3. The method of claim 1 wherein capturing the image includes capturing a motion video, burst images, still images, or a combination thereof.

4. The method of claim 1 wherein capturing the image based on the threshold being crossed includes capturing the image based on a distance threshold being crossed.

5. The method of claim 1 wherein capturing the image based on the threshold being crossed includes capturing the image based on a sensor threshold being crossed.

6. The method of claim 1 wherein capturing the image based on the threshold being crossed includes capturing the image based on a location threshold being crossed.

7. The method of claim 1 further comprising:

sorting the image based on the metadata; and

displaying the image for enabling a user to filter the image.

8. A non-transitory computer readable medium, useful in association with a processor, including instructions configured to:

provide a threshold;

receive a signal with a camera module, the signal being from a tag;

determine a location of the tag relative to the camera module based on receiving the signal from the tag, and determining the location includes determining a distance between the tag and the camera module;

capture an image based on the threshold being crossed and the tag being within a frame o f the camera module; and

record metadata for the image.

9. The computer readable medium of claim 8 further comprising instructions configured to:

adjust the camera module and maintaining consistent placement of the tag within the frame based on the location of the tag;

adjust a zoom of the camera module and maintaining a consistent height of the frame based on the distance;

adjust a focus of the camera module based on the distance; or

a combination thereof.

10. The computer readable medium of claim 8 wherein the instructions configured to capture the image includes the instructions configured to capture a motion video, burst images, still images, or a combination thereof.

11. The computer readable medium of claim 8 wherein the instructions configured to capture the image based on the threshold being crossed includes the instructions configured to capture the image based on a distance threshold being crossed.

12. The computer readable medium of claim 8 wherein the instructions configured to capture the image based on the threshold being crossed includes the instructions configured to capture the image based on a sensor threshold being crossed.
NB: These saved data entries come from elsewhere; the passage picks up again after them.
==> src/design/shp_window.sv <==
// cross window of original pixels and the laplacian of its center
module shp_window (
	input  logic                              clk,
	input  logic                              arst_n,
	input  logic                              shift,
	input  logic [shp_pkg::PIXEL_W-1:0]       up_in,
	input  logic [shp_pkg::PIXEL_W-1:0]       mid_in,
	input  logic [shp_pkg::PIXEL_W-1:0]       px_in,
	output logic [shp_pkg::PIXEL_W-1:0]       center,
	output logic signed [shp_pkg::LAP_W-1:0]  lap
);

	// previous column (top, middle, bottom) and middle row two columns back
	logic [shp_pkg::PIXEL_W-1:0] top_q;
	logic [shp_pkg::PIXEL_W-1:0] mid_q;
	logic [shp_pkg::PIXEL_W-1:0] bot_q;
	logic [shp_pkg::PIXEL_W-1:0] left_q;

	always_ff @(posedge clk or negedge arst_n) begin
		if (!arst_n) begin
			top_q  <= '0;
			mid_q  <= '0;
			bot_q  <= '0;
			left_q <= '0;
		end else if (shift) begin
			top_q  <= up_in;
			mid_q  <= mid_in;
			bot_q  <= px_in;
			left_q <= mid_q;
		end
	end

	// center is the previous middle pixel, right neighbour is the incoming one
	assign center = mid_q;
	assign lap = shp_pkg::LAP_W'({mid_q, 2'b00}) - shp_pkg::LAP_W'(top_q)
		- shp_pkg::LAP_W'(bot_q) - shp_pkg::LAP_W'(left_q) - shp_pkg::LAP_W'(mid_in);

endmodule
[src/design/shp_pkg.sv]
// shared types and constants for the 3x3 threshold sharpen block
package shp_pkg;

	localparam int PIXEL_W     = 16;
	localparam int STRENGTH_W  = 12;
	localparam int THRESH_W    = 16;
	localparam int GEOM_W      = 13;
	localparam int ROW_W       = 12;
	localparam int LAP_W       = 19;
	localparam int CFG_DATA_W  = 16;
	localparam int CFG_INDEX_W = 3;

	localparam int MIN_DIM          = 3;
	localparam int MAX_HEIGHT       = 4096;
	localparam int LINE_WIDTH_RST   = 640;
	localparam int FRAME_HEIGHT_RST = 480;
	localparam int STRENGTH_RST     = 256;
	localparam int THRESH_RST       = 65535;

	typedef enum logic [CFG_INDEX_W-1:0] {
		REG_LINE_WIDTH   = 3'd0,
		REG_FRAME_HEIGHT = 3'd1,
		REG_STRENGTH     = 3'd2,
		REG_THRESHOLD    = 3'd3
	} reg_idx_t;

	// what the control decides for one accepted item
	typedef struct packed {
		logic enter;
		logic res;
		logic drain;
		logic use_upper;
		logic border;
		logic frame_end;
	} dec_t;

endpackage
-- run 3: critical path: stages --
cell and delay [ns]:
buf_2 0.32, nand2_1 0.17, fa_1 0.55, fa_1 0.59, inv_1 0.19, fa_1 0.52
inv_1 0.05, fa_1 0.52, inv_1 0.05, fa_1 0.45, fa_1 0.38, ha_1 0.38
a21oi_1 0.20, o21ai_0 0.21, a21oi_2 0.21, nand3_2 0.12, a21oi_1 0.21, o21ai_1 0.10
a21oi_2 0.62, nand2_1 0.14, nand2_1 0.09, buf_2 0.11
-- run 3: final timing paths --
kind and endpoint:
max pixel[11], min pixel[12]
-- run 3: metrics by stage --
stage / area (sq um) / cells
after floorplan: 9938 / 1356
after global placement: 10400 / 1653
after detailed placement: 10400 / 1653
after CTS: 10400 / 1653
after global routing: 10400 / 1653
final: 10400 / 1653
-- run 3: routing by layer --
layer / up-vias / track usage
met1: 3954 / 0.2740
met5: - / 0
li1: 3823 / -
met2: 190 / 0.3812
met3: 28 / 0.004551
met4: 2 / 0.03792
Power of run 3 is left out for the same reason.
13. The computer readable medium of claim 8 wherein the instructions configured to capture the image based on the threshold being crossed includes the instructions configured to capture the image based on a location threshold being crossed.

14. The computer readable medium of claim 8 further comprising instructions configured to:

sort the image based on the metadata; and

display the image for enabling a user to filter the image.

15. A system for image capture comprising:

a tag; and

a camera module including: a communications block configured to receive a signal from the tag; a control block configured to provide a threshold, determine a location of the tag relative to the camera module based on receiving the signal from the tag, the location including a distance between the tag and the camera module; a sensor block configured to capture an image based on the threshold being crossed and the tag being within a frame of the camera module; and a storage block configured to record metadata for the image.

16. The system of claim 15 further comprising a drive block configured to adjust the camera module and maintain a consistent placement of the tag within the frame based on the location of the tag, adjust a zoom of the camera module and maintain a consistent height of the frame based on the distance, adjust a focus of the camera module based on the distance, or a combination thereof.

17. The system of claim 15 wherein sensor block configured to capture an image is configured to capture a motion video, burst images, still images, or a combination thereof.

18. The system of claim 15 wherein the sensor block is configured to capture the image based on a distance threshold being crossed.

19. The system of claim 15 wherein the sensor block is configured to capture the image based on a sensor threshold being crossed.

20. The system of claim 15 wherein the sensor block is configured to capture the image based on a location threshold being crossed.